From the start of the discussion, it was clear most people (including, it would appear, the authors of the focal paper) seemed to have difficulty articulating what the central questions of biological interest relating to polyploidy in plants really were. The general sentiment of the discussion was that the focal paper assembled a significant amount of information, but never really succeeded in arriving at any synthesis, other than some plausible alternatives for how it might arise (Fig. 5). Unfortunately, these alternative models were developed based mostly on information from crop plants, so it's unclear how relevant they are in 'natural' populations. The web appendices to the paper, though, where all the primary information was collated, were seen as a very valuable contribution.

Polyploidy isn't unique to plants, as it is common in some insects, fish, amphibians, and reptiles. If polyploidy is actually rarer in both birds and mammals than other vertebrates, this suggests some connection to homeothermy.
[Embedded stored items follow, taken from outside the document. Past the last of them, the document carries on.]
`config.mk`:
```
export PLATFORM = sky130hd
export DESIGN_NAME = bmc_back
export DESIGN_NICKNAME = d
export VERILOG_FILES = /design/src/design/bmc_pkg.sv /design/src/design/bmc_back.sv
export SDC_FILE = /design/constraint.sdc
export NUM_CORES = 1
export LEC_CHECK = 0
export ABC_AREA = 1
export BUFFER_PORTS_ARGS = -buffer_cell sky130_fd_sc_hd__clkbuf_2
export CORE_MARGIN = 4
export CORE_UTILIZATION = 35
export CTS_CLUSTER_DIAMETER = 120
export DETAILED_ROUTE_END_ITERATION = 6
export PLACE_DENSITY = 0.69
export SYNTH_ARGS = -nofsm -noshare
export SYNTH_HDL_FRONTEND = slang
export SYNTH_SLANG_ARGS = --single-unit
```
`constraint.sdc`:
```
create_clock -name clk -period 1.7 [get_ports clk]
set_clock_uncertainty 0.2 [all_clocks]
set_input_delay 0.51 -clock clk [delete_from_list [all_inputs] [get_ports clk]]
set_output_delay 0.51 -clock clk [all_outputs]
set_load 0.02 [all_outputs]
```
One of the more intriguing observations that arose during the discussion was that taxa derived from polypoid ancestors tend, over time, to become diploidized as duplicate sets of chromosomes begin to diverge independently.
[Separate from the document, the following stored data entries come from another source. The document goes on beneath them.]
==> src/design/bmc_pkg.sv <==
package bmc_pkg;

  localparam int MaxWidth  = 2048;
  localparam int MaxHeight = 4096;

  localparam int ColW    = $clog2(MaxWidth);
  localparam int RowW    = $clog2(MaxHeight);
  localparam int WidthW  = 12;
  localparam int HeightW = 13;
  localparam int IdxW    = $clog2(MaxWidth * MaxHeight) + 1;

  localparam int CfgIndexW = 2;
  localparam int CfgDataW  = 13;

  localparam logic [CfgIndexW-1:0] RegFrameWidth  = CfgIndexW'(0);
  localparam logic [CfgIndexW-1:0] RegFrameHeight = CfgIndexW'(1);

  localparam logic [WidthW-1:0]  WidthReset  = WidthW'(640);
  localparam logic [HeightW-1:0] HeightReset = HeightW'(480);

  localparam logic [IdxW-1:0] TotalReset    = IdxW'(int'(WidthReset) * int'(HeightReset));
  localparam logic [IdxW-1:0] RowStartReset =
    IdxW'(int'(WidthReset) * (int'(HeightReset) - 1));

  localparam int FlagW = 2;
  localparam int LineW = 2 * FlagW;
  localparam int WinW  = 9 * FlagW;

  localparam int FlagWhite = 0;
  localparam int FlagBlack = 1;

  localparam int CenterWhite = 4 * FlagW + FlagWhite;
  localparam int RowEndWhite = 7 * FlagW + FlagWhite;

  localparam logic [WinW-1:0] NeighborBlack = WinW'(18'h2A8AA);

  localparam logic [7:0] PixWhite = 8'd255;
  localparam logic [7:0] PixBlack = 8'd0;

  typedef enum logic {
    OP_PIXEL = 1'b0,
    OP_FLUSH = 1'b1
  } op_t;

  typedef struct packed {
    logic             valid;
    logic             pixel;
    logic             has_out;
    logic             end_of_row;
    logic             border;
    logic             sel_upper;
    logic             last;
    logic [FlagW-1:0] flag;
    logic [ColW-1:0]  addr;
  } stage_t;

endpackage

==> src/design/bmc_front.sv <==
module bmc_front (
  input  logic                           clk,
  input  logic                           rst,
  input  logic                           s_tvalid,
  output logic                           s_tready,
  input  logic [7:0]                     s_tdata,
  input  logic [0:0]                     s_tuser,
  input  logic                           cfg_valid,
  output logic                           cfg_ready,
  input  logic [bmc_pkg::CfgIndexW-1:0]  cfg_index,
  input  logic [bmc_pkg::CfgDataW-1:0]   cfg_data,
  input  logic                           b_go,
  output bmc_pkg::stage_t                stage,
  output logic                           rd_fire,
  output logic [bmc_pkg::ColW-1:0]       rd_addr,
  output logic                           clearing,
  output logic [bmc_pkg::ColW-1:0]       clr_addr
);

  logic [bmc_pkg::WidthW-1:0]  width;
  logic [bmc_pkg::HeightW-1:0] height;
  logic [bmc_pkg::WidthW-1:0]  width_in;
  logic [bmc_pkg::HeightW-1:0] height_in;
  logic [bmc_pkg::WidthW-1:0]  mul_w;
  logic [bmc_pkg::HeightW-1:0] mul_h;
  logic [bmc_pkg::IdxW-1:0]    total, total_next;
  logic [bmc_pkg::IdxW-1:0]    row_start, row_start_next;

  logic [bmc_pkg::ColW-1:0] col, col_next;
  logic [bmc_pkg::RowW-1:0] row, row_next;
  logic                     draining, draining_next;
  logic [bmc_pkg::IdxW-1:0] out_idx, out_idx_next;
  logic [bmc_pkg::IdxW-1:0] out_idx_inc;
  logic [bmc_pkg::IdxW-1:0] drain_off;
  logic [bmc_pkg::ColW-1:0] width_last;
  bmc_pkg::stage_t          stage_next;
  logic [bmc_pkg::FlagW-1:0] pix_flag;

  assign cfg_ready = 1'b1;
  assign s_tready  = !clearing && (!stage.valid || b_go);
  assign rd_fire   = s_tvalid && s_tready;

  assign width_last  = bmc_pkg::ColW'(width - bmc_pkg::WidthW'(1));
  assign out_idx_inc = out_idx + bmc_pkg::IdxW'(1);
  assign drain_off   = out_idx - row_start;

  always_comb begin
    width_in  = cfg_data[bmc_pkg::WidthW-1:0];
    height_in = cfg_data[bmc_pkg::HeightW-1:0];
    if (width_in == '0) begin
      width_in = bmc_pkg::WidthW'(1);
    end else if (width_in > bmc_pkg::WidthW'(bmc_pkg::MaxWidth)) begin
      width_in = bmc_pkg::WidthW'(bmc_pkg::MaxWidth);
    end
    if (height_in == '0) begin
      height_in = bmc_pkg::HeightW'(1);
    end else if (height_in > bmc_pkg::HeightW'(bmc_pkg::MaxHeight)) begin
      height_in = bmc_pkg::HeightW'(bmc_pkg::MaxHeight);
    end
  end

  always_comb begin
    mul_w = width;
    mul_h = height;
    if (cfg_valid && cfg_ready) begin
      if (cfg_index == bmc_pkg::RegFrameWidth) begin
        mul_w = width_in;
      end else if (cfg_index == bmc_pkg::RegFrameHeight) begin
        mul_h = height_in;
      end
    end
    total_next     = bmc_pkg::IdxW'(mul_w) * bmc_pkg::IdxW'(mul_h);
    row_start_next = total_next - bmc_pkg::IdxW'(mul_w);
  end

  always_comb begin
    pix_flag = '0;
    if (s_tdata == bmc_pkg::PixWhite) begin
      pix_flag[bmc_pkg::FlagWhite] = 1'b1;
    end else if (s_tdata == bmc_pkg::PixBlack) begin
      pix_flag[bmc_pkg::FlagBlack] = 1'b1;
    end
  end

  always_comb begin
    stage_next    = stage;
    col_next      = col;
    row_next      = row;
    draining_next = draining;
    out_idx_next  = out_idx;
    rd_addr       = stage.addr;
    if (b_go) begin
      stage_next.valid = 1'b0;
    end
    if (rd_fire) begin
      stage_next       = '0;
      stage_next.valid = 1'b1;
      if (s_tuser == bmc_pkg::OP_FLUSH) begin
        if (draining && (out_idx < total)) begin
          stage_next.has_out = 1'b1;
          if (out_idx >= row_start) begin
            stage_next.addr = drain_off[bmc_pkg::ColW-1:0];
          end else begin
            stage_next.addr      = width_last;
            stage_next.sel_upper = 1'b1;
          end
          stage_next.last = (out_idx_inc >= total);
          out_idx_next    = out_idx_inc;
          if (out_idx_inc >= total) begin
            draining_next = 1'b0;
          end
        end else begin
          draining_next = 1'b0;
        end
      end else begin
        draining_next         = 1'b0;
        stage_next.pixel      = 1'b1;
        stage_next.flag       = pix_flag;
        stage_next.addr       = col;
        stage_next.end_of_row = (col == '0) && (row >= bmc_pkg::RowW'(2));
        stage_next.has_out    = stage_next.end_of_row || ((col != '0) && (row != '0));
        stage_next.border     = (row == bmc_pkg::RowW'(1)) ||
                                ({1'b0, row} == height) ||
                                (col == bmc_pkg::ColW'(1)) ||
                                ({1'b0, col} == width);
        if (({1'b0, col} + bmc_pkg::WidthW'(1)) >= width) begin
          col_next = '0;
          if (({1'b0, row} + bmc_pkg::HeightW'(1)) >= height) begin
            row_next      = '0;
            draining_next = 1'b1;
            out_idx_next  = (height >= bmc_pkg::HeightW'(2)) ?
                            row_start - bmc_pkg::IdxW'(1) : '0;
          end else begin
            row_next = row + bmc_pkg::RowW'(1);
          end
        end else begin
          col_next = col + bmc_pkg::ColW'(1);
        end
      end
      rd_addr = stage_next.addr;
    end
  end

  always_ff @(posedge clk) begin
    if (rst) begin
      width     <= bmc_pkg::WidthReset;
      height    <= bmc_pkg::HeightReset;
      total     <= bmc_pkg::TotalReset;
      row_start <= bmc_pkg::RowStartReset;
      col       <= '0;
      row       <= '0;
      draining  <= 1'b0;
      out_idx   <= '0;
      stage     <= '0;
      clearing  <= 1'b1;
      clr_addr  <= '0;
    end else begin
      width     <= mul_w;
      height    <= mul_h;
      total     <= total_next;
      row_start <= row_start_next;
      col       <= col_next;
      row       <= row_next;
      draining  <= draining_next;
      out_idx   <= out_idx_next;
      stage     <= stage_next;
      if (clearing) begin
        clr_addr <= clr_addr + bmc_pkg::ColW'(1);
        if (clr_addr == bmc_pkg::ColW'(bmc_pkg::MaxWidth - 1)) begin
          clearing <= 1'b0;
        end
      end
    end
  end

endmodule

==> config.mk <==
export PLATFORM = sky130hd
export DESIGN_NAME = bmc_front
export DESIGN_NICKNAME = d
export VERILOG_FILES = /design/src/design/bmc_pkg.sv /design/src/design/bmc_front.sv
export SDC_FILE = /design/constraint.sdc
export NUM_CORES = 1
export LEC_CHECK = 0
export ABC_AREA = 1
export BUFFER_PORTS_ARGS = -buffer_cell sky130_fd_sc_hd__buf_2
export CAP_MARGIN = 20
export CORE_MARGIN = 1
export CORE_UTILIZATION = 25
export CTS_BUF_LIST = sky130_fd_sc_hd__clkbuf_16
export DETAILED_ROUTE_END_ITERATION = 7
export SKIP_CTS_REPAIR_TIMING = 1
export SYNTH_ARGS = -nofsm -noshare
export SYNTH_HDL_FRONTEND = slang
export SYNTH_SLANG_ARGS = --single-unit
==> constraint.sdc <==
create_clock -name clk -period 7.9 [get_ports clk]
set_clock_uncertainty 0.2 [all_clocks]
set_input_delay 1.975 -clock clk [delete_from_list [all_inputs] [get_ports clk]]
set_output_delay 1.975 -clock clk [all_outputs]
set_load 0.01 [all_outputs]
==> out/metrics.yaml, run 1 <==
status:
  status: "finished, final reports clean"
global_routing:
  grt_max_degree: 83
  grt_pass1_wl_um: 83100
  grt_busiest_layer: "met2"
  first_global_vias: 15639
  grtUsageMet2: 0.259
  antenna_found_initial: 0
  grt_usage: 0.157
  overflow: 0
  grt_use_met3: 0.0310
  met1_usage: 0.207
placed_design:
  dp_hpwl_um: 42100
  portBuffers: 73
  gp_congestion: 0.924
  dpl.cell_count: 3472
worst_setup_path:
  slowest_delay_ps: 550
  critPathSlowestCell: "fa_1"
  cp.arrival_ps: 7790
  path_class: "in -> reg"
  crit_path_frequent_cell: "inv_1"
  crit_fanout: 8
  start_kind: "input pin"
  crit_path_end_kind: "register"
  required_ps: 8070
clocking:
  cts_tree: "yes"
  clkTransAtPathRegs_ps: 70
  clockBufferDepth: 2
  cts_buffers: 17
  clock-sinks: 153
  htree_levels: 4
  clk-insertion-delay-late_ps: 460
  cts_root_buf: "clkbuf_16"
cells_and_area:
  final_cell_mix: "507 x nand2_1, 428 x inv_1, 258 x nor2_1"
  fin_cells: 3515
  nNetsFinal: 2966
  area_growth_pct: 24.2
  antennaDiodeCount: 0
  final_common_cell: "nand2_1"
  drive_gt1_frac: 0.185
sta:
  fin_crit_sh: 0.964
  fmax_mhz: 131
  min_period_ps: 7620
  setup_viol: 0
  slew_headroom: 0.365
  tightest_slew_ps: 953
  slew_viol_final: 0
  hold_viol_final: 0
route:
  vias_per_cell: 4.53
  drt_first_pass_iters: 5
  ant_nets: 0
  drtIter0Drc: 1022
  drcViolationCount: 0
  dr_total_vias: 15931
  wl_per_cell_um: 14.6
  wirelength_um: 51400
floorplan:
  core-area_um2: 64800
  rows: 93
  start_util: 0.254
  die_w_um: 259
  pin_count: 75
  dieArea_um2: 66900
  fp.dieH_um: 259
synthesis:
  yosysSeqAreaShare: 0.186
  synth.mux.area_fraction: 0
  syn_area_um2: 16500
  synth-simple-area-share: 0.263
  yosys.area_share.xor_xnor: 0.0456
  yosysTopAreaCell: "dfxtp_1"
  yosysTopAreaCellShare: 0.186
  ys_ff_latch: 153
  synth.net_count: 2710
  synthAdderAreaFrac: 0.271
  async_flop_share: 0
  syn_inst: 2391
  synth-compound-area-share: 0.119
  synth_enable_flop_cells: 0
  synth_ff_type: "dfxtp_1"
  yosysWarnings: 0
  synth_cell_types: 64
  synth_top_family_by_area: "adder cells"
  ys_top_cells_by_area: "dfxtp_1 19%, ha_1 14%, fa_1 13%"
  synth.avg_cell_area_um2: 6.89
power:
  p_leak_nw: 10.1
  p_total_mw: 3.12
  powerDensity_nw_per_um2: 153
  irDropWorstVdd_uv: 166
hold_path:
  hp-class: "reg -> reg"
job:
  maxCapViolCount: 0
==> flip-flops by register name, indices dropped and copies added, names as in the netlist <==
| signal | flops |
|---|---|
| clearing | 1 |
| clr_addr | 11 |
| col | 11 |
| draining | 1 |
| height | 13 |
| out_idx | 24 |
| row | 12 |
| row_start | 24 |
| stage | 20 |
| total | 24 |
| width | 12 |
==> layer usage <==
metal | wire (um) | up-vias
li1 | - | 8056
met1 | 24000 | 7450
met2 | 23200 | 364
met3 | 3090 | 61
met4 | 1110 | 0
met5 | 0 | -
==> layout make-up <==
type | instances | area, um^2
tap | 855 | 1070
inverter | 455 | 1720
clock buffer | 17 | 425
multi-input combinational | 1734 | 12000
sequential | 153 | 3060
clock inverter | 15 | 149
timing repair buffer | 286 | 2040
fill | 6922 | 44300
==> cells by family (layout without fill, tap and decap cells) <==
group / after synthesis / count (layout)
flops: 153 / 153
buf+inv: 504 / 773
compound gates: 343 / 343
simple gates: 1018 / 1018
xor+xnor: 82 / 82
fa+ha+maj: 290 / 290
other cells: 1 / 1
==> final timing paths <==
check / startpoint / cells past startpoint / to / slack (ps)
worst max-delay path: cfg_data[3] / 35 / row_start[12] / 280
worst min register to register: stage[12] / 2 / stage[12] / 260
worst max register to register: width[5] / 28 / row_start[12] / 1850
worst min-delay path: stage[12] / 2 / stage[12] / 260
==> where the power goes <==
part | total (mW) | leakage (nW) | internal (mW) | switching, mW
Sequential | 0.874 | 1.24 | 0.828 | 0.0459
Combinational | 1.43 | 8.53 | 0.631 | 0.804
Clock | 0.815 | 0.281 | 0.420 | 0.395
==> worst max-delay path, delay by kind of cell <==
family                   cells  cell delay [ps]
AO/OA/AOI/OAI                4              470
adder cells (fa/ha/maj)      7             2890
buffers and inverters       10              950
AND/OR/NAND/NOR             13             1300
XOR/XNOR                     1              170
==> metrics by stage <==
step / hold slack [ps] / cell area (um^2) / TNS, ps / utilization / setup slack, ps
5_1_grt: 277 / 20500 / -56.1 / 0.316 / -22.1
4_1_cts: 265 / 19900 / 0 / 0.306 / 116
2_1_floorplan: 268 / 16500 / 0 / - / 46.0
3_5_place_dp: 254 / 19300 / -3980 / 0.297 / -349
6_report: 263 / 20500 / 0 / 0.316 / 282
3_3_place_gp: 251 / 19300 / -2610 / 0.297 / -241
==> cell usage after synthesis (10+ instances only) <==
| cell type | number |
|---|---|
| o21ai_0 | 106 |
| nor4_1 | 12 |
| o21ai_1 | 13 |
| clkbuf_1 | 39 |
| nand2_1 | 535 |
| fa_1 | 111 |
| ha_1 | 179 |
| nor3_1 | 37 |
| xnor2_1 | 10 |
| a211oi_1 | 14 |
| dfxtp_1 | 153 |
| a21oi_1 | 139 |
| xor2_1 | 69 |
| o211ai_1 | 11 |
| nand4_1 | 38 |
| nand3_1 | 64 |
| o22ai_1 | 18 |
| nor2_2 | 13 |
| inv_1 | 442 |
| nor2_1 | 278 |
Power figures use the tool's default switching activity.
==> run 2, diff against run 1 <==
--- a/config.mk
+++ b/config.mk
@@ -12,6 +12,7 @@
 export CORE_UTILIZATION = 25
 export CTS_BUF_LIST = sky130_fd_sc_hd__clkbuf_16
 export DETAILED_ROUTE_END_ITERATION = 7
+export PLACE_DENSITY = 0.43
 export SKIP_CTS_REPAIR_TIMING = 1
 export SYNTH_ARGS = -nofsm -noshare
 export SYNTH_HDL_FRONTEND = slang
==> run 2 against run 1 <==
Against the previous run:
- worst setup slack improved by 25 ps
- core utilization rose by 0.82 points
- worst hold slack improved by 8.6 ps
- non-clock buffer count rose by 43
- critical endpoint is now row_start[22]
- highest routed layer is now met5
==> out/metrics.yaml, run 2 (synthesis gave the netlist of run 1 again) <==
floorplan:
  core-area_um2: 64800
  dieArea_um2: 66900
  fp.dieH_um: 259
  die_w_um: 259
  pin_count: 75
  rows: 93
  start_util: 0.254
sta:
  fmax_mhz: 132
  hold_viol_final: 0
  min_period_ps: 7590
  finalSetupTns_ps: 0
  tightest_slew_ps: 1080
  slew_viol_final: 0
  slew_headroom: 0.282
  setup_viol: 0
  fin_crit_sh: 0.961
clocking:
  clock-sinks: 153
  clkTransAtPathRegs_ps: 70
  clk-insertion-delay-late_ps: 450
  htree_levels: 4
  clockBufferDepth: 2
  cts_buffers: 17
  cts_root_buf: "clkbuf_16"
  cts_tree: "yes"
power:
  irDropWorstVdd_uv: 150
  clockPowerShare: 0.261
  powerDensity_nw_per_um2: 156
  intPower_mw: 1.96
  combPwrFrac: 0.472
  pwr-share-seq: 0.267
  swShare: 0.402
  switchingPower_mw: 1.32
  p_total_mw: 3.29
  p_leak_nw: 10.3
worst_setup_path:
  slowest_delay_ps: 550
  cp.arrival_ps: 7740
  reg2reg_depth: 27
  reg2reg_from: "width[8]"
  critPathSlowestCell: "fa_1"
  worstReg2RegEnd: "row_start[22]"
  crit_path_end_kind: "register"
  crit_path_frequent_cell: "nand2_1"
  required_ps: 8050
  start_kind: "input pin"
  crit_fanout: 7
  path_class: "in -> reg"
  r2r_setup_slack_ps: 1890
cells_and_area:
  antennaDiodeCount: 0
  drive_gt1_frac: 0.207
  nNetsFinal: 3009
  final_cell_mix: "497 x nand2_1, 427 x inv_1, 253 x nor2_1"
  reg_top3: "out_idx (24), row_start (24), total (24)"
  final_common_cell: "nand2_1"
  area_growth_pct: 27.4
global_routing:
  first_global_vias: 16501
  grt_usage: 0.179
  antenna_found_initial: 1
  grt_pass1_wl_um: 93000
  grt_max_degree: 88
  overflow: 0
route:
  drt_first_pass_iters: 5
  wl_per_cell_um: 16.5
  drcViolationCount: 0
  drtIter0Drc: 858
  vias_per_cell: 4.58
  wirelength_um: 58600
  dr_total_vias: 16308
  ant_nets: 0
hold_path:
  hold_path_startpoint: "stage[13]"
  hold_depth: 2
  hold_end: "stage[13]"
  hp-class: "reg -> reg"
placed_design:
  portBuffers: 73
  gp_congestion: 0.912
  dp_hpwl_um: 48700
status:
  status: "finished, final reports clean"
job:
  maxCapViolCount: 0
-- run 2: cell count changes in the layout (fill, tap and decap cells not counted), moves of 4 or more --
cell     delta
buf_4      +40
inv_6       -6
inv_8       +4
nand2_1    -10
nand2_2     +6
nand2_4     +4
nor2_1      -5
nor2_4      +4
-- run 2: per-layer routing --
metal | GRT usage | part of all wire | up-vias | wire length (um)
met5 | 0 | 0.00031 | - | 18
met4 | 0.0495 | 0.022 | 2 | 1300
met3 | 0.0229 | 0.040 | 65 | 2340
met2 | 0.293 | 0.46 | 335 | 26700
met1 | 0.245 | 0.48 | 7764 | 28300
li1 | - | - | 8142 | -
-- run 2: layout make-up --
type | count | area, um^2
Clock buffer | 17 | 425
Clock inverter | 15 | 180
Fill cell | 7031 | 43800
Inverter | 455 | 1720
Multi-Input combinational cell | 1734 | 12200
Sequential cell | 153 | 3060
Tap cell | 855 | 1070
Timing Repair Buffer | 329 | 2380
-- run 2: worst max-delay path by stage --
stage,start,endpoint,slack (ps),cells after the start
finish,cfg_index[0],row_start[22],310,32
global route,cfg_data[5],row_start[22],-10,40
CTS,cfg_data[6],row_start[12],-60,34
detailed placement,cfg_data[6],row_start[12],-510,34
global placement,cfg_data[6],row_start[22],-430,36
floorplan,cfg_data[6],row_start[14],50,27
-- run 2: power groups by stage --
stage | logic (mW) | clock network [mW] | registers (mW)
CTS | 1.38 | 0.877 | 0.876
detailed placement | 1.37 | 0 | 0.894
global placement | 1.37 | 0 | 0.894
floorplan | 0.782 | 0 | 0.874
global route | 1.74 | 0.909 | 0.882
finish | 1.55 | 0.857 | 0.877
-- run 2: worst max-delay path: cells and delay by family --
family,cells,cell delay [ps]
xor+xnor,1,210
buf+inv,8,1020
compound gates,2,430
simple gates,15,1400
fa+ha+maj,6,2700
-- run 2: per-stage QoR --
step / worst slack [ps] / std cells / area, um^2 / util / hold slack, ps
after floorplan: 46.0 / 2391 / 16500 / - / 268
after global placement: -434 / 3499 / 19500 / 0.301 / 253
after detailed placement: -509 / 3499 / 19500 / 0.301 / 266
after CTS: -57.3 / 3531 / 20100 / 0.310 / 277
after global routing: -10.5 / 3558 / 21000 / 0.324 / 300
final: 307 / 3558 / 21000 / 0.324 / 272
==> run 3, diff against run 2 <==
--- a/config.mk
+++ b/config.mk
@@ -8,11 +8,13 @@
 export ABC_AREA = 1
 export BUFFER_PORTS_ARGS = -buffer_cell sky130_fd_sc_hd__buf_2
 export CAP_MARGIN = 20
+export CELL_PAD_IN_SITES_DETAIL_PLACEMENT = 0
+export CELL_PAD_IN_SITES_GLOBAL_PLACEMENT = 1
 export CORE_MARGIN = 1
 export CORE_UTILIZATION = 25
 export CTS_BUF_LIST = sky130_fd_sc_hd__clkbuf_16
 export DETAILED_ROUTE_END_ITERATION = 7
-export PLACE_DENSITY = 0.43
+export PLACE_DENSITY = 0.53
 export SKIP_CTS_REPAIR_TIMING = 1
 export SYNTH_ARGS = -nofsm -noshare
 export SYNTH_HDL_FRONTEND = slang
==> run 3 against run 2 <==
Against the previous run:
- sequential share of layout area fell by 0.13 points
- global-route usage rose by 0.51 points
- clock power rose by 4.2%
- worst hold slack got worse by 1.7 ps
- final area rose by 0.89%
- wire length rose by 3.1%
- count of clock-buffer cells in the layout did not move
- flip-flop and latch count did not move
- non-clock buffer count rose by 6
- critical path type unchanged
- critical endpoint is now row_start[21]
==> out/metrics.yaml, run 3 (synthesis gave the netlist of run 1 again) <==
cells_and_area:
  drive_gt1_frac: 0.216
  fill_cells: 7066
  reg_top3: "out_idx (24), row_start (24), total (24)"
  nNetsFinal: 3015
  antennaDiodeCount: 0
  final_common_cell: "nand2_1"
  area_growth_pct: 28.6
  fin_area_um2: 21200
  final_cell_mix: "488 x nand2_1, 428 x inv_1, 254 x nor2_1"
sta:
  fmax_mhz: 131
  tightest_slew_ps: 957
  fin_hold_ws_ps: 270
  setup_viol: 0
  slew_headroom: 0.362
  grt_setup_unrepaired: "true"
  min_period_ps: 7640
  fin_crit_sh: 0.967
  hold_viol_final: 0
  slew_viol_final: 0
clocking:
  clk-insertion-delay-late_ps: 440
  cts_tree: "yes"
  cts_root_buf: "clkbuf_16"
  clock-sinks: 153
  clockBufferDepth: 2
  clkTransAtPathRegs_ps: 70
  htree_levels: 4
  cts_buffers: 17
global_routing:
  grt_usage: 0.184
  grt_pass1_wl_um: 94400
  antenna_found_initial: 0
  first_global_vias: 16313
  grt_max_degree: 75
  overflow: 0
floorplan:
  core-area_um2: 64800
  pin_count: 75
  fp.dieH_um: 259
  start_util: 0.254
  die_w_um: 259
  rows: 93
  dieArea_um2: 66900
route:
  drcViolationCount: 0
  wirelength_um: 60400
  vias_per_cell: 4.48
  wl_per_cell_um: 17.0
  drtIter0Drc: 860
  dr_total_vias: 15963
  ant_nets: 0
  drt_first_pass_iters: 5
worst_setup_path:
  crit_path_end_kind: "register"
  start_kind: "input pin"
  crit_fanout: 9
  cp.arrival_ps: 7780
  slowest_delay_ps: 590
  critPathSlowestCell: "fa_1"
  path_class: "in -> reg"
  required_ps: 8040
placed_design:
  portBuffers: 73
  dp_hpwl_um: 50300
  gp_congestion: 0.879
  dpl_cell_area_um2: 19600
job:
  maxCapViolCount: 0
power:
  p_leak_nw: 10.4
  powerDensity_nw_per_um2: 159
  irDropWorstVdd_uv: 158
hold_path:
  hp-class: "reg -> reg"
status:
  status: "finished, final reports clean"
==> run 3: cell types whose count changed in the layout (fill, tap and decap cells not counted), sizes merged <==
| cell | change |
|---|---|
| buf | +6 |
| bufinv | +2 |
| clkinv | -4 |
| clkinvlp | +1 |
| inv | +1 |
==> run 3: final cells by class <==
cell class	count	area, um^2	share of cell area
timing repair buffer	335	2440	0.115
clock buffer	17	425	0.0201
inverter	455	1710	0.0809
multi-input combinational	1734	12300	0.580
sequential	153	3060	0.145
clock inverter	15	188	0.00886
tap	855	1070	0.0505
==> run 3: worst max-delay path: cells and delay by family <==
kind,cells,cell delay (ps)
compound gates,3,600
fa+ha+maj,7,3120
buf+inv,10,1000
xor+xnor,1,210
simple gates,10,870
Several questions prompted some interesting discussion:

1) Why are hybrids more vulnerable to polyploidy?

One likely explanation is that chromosomes don't pair up properly during meiosis, so this generates odd numbers of chromosomes in the gametes.

2) Why were no phylogenetic character mapping studies done to reconstruct patterns of ploidy evolution?

A big problem lies with actually 'coding' ploidy, since, without a lot of work, it is quite difficult to determine which chromosome arms are associated with which following fusions or fissions. Also, ploidy levels are so variable within most plant families, that a more finely resolved phylogeny would be required.

3) Is the apparent high level of polyploidy in flowering plants possibly due to 'under-reporting' of plant taxa with normal ploidy levels?

The general sentiment seemed to be no, since ploidy levels are such a common descriptive element of alpha-taxonomic descriptions.

4) How would a study of the evolution of polyploidy actually have to be done to understand the mechanisms involved?

The only way to do it convincingly would be to find a suite of populations within a single species, perhaps along an environmental gradient, that illustrated variations or stages on the route to polyploidy. More detailed reviews of the literature would probably be fruitless since insufficient geographic and temporal information would be available for any particular case to actually reconstruct it properly. In other words, the basic information is probably not even available in the literature. Direct and detailed study of a lineage in transition would be required.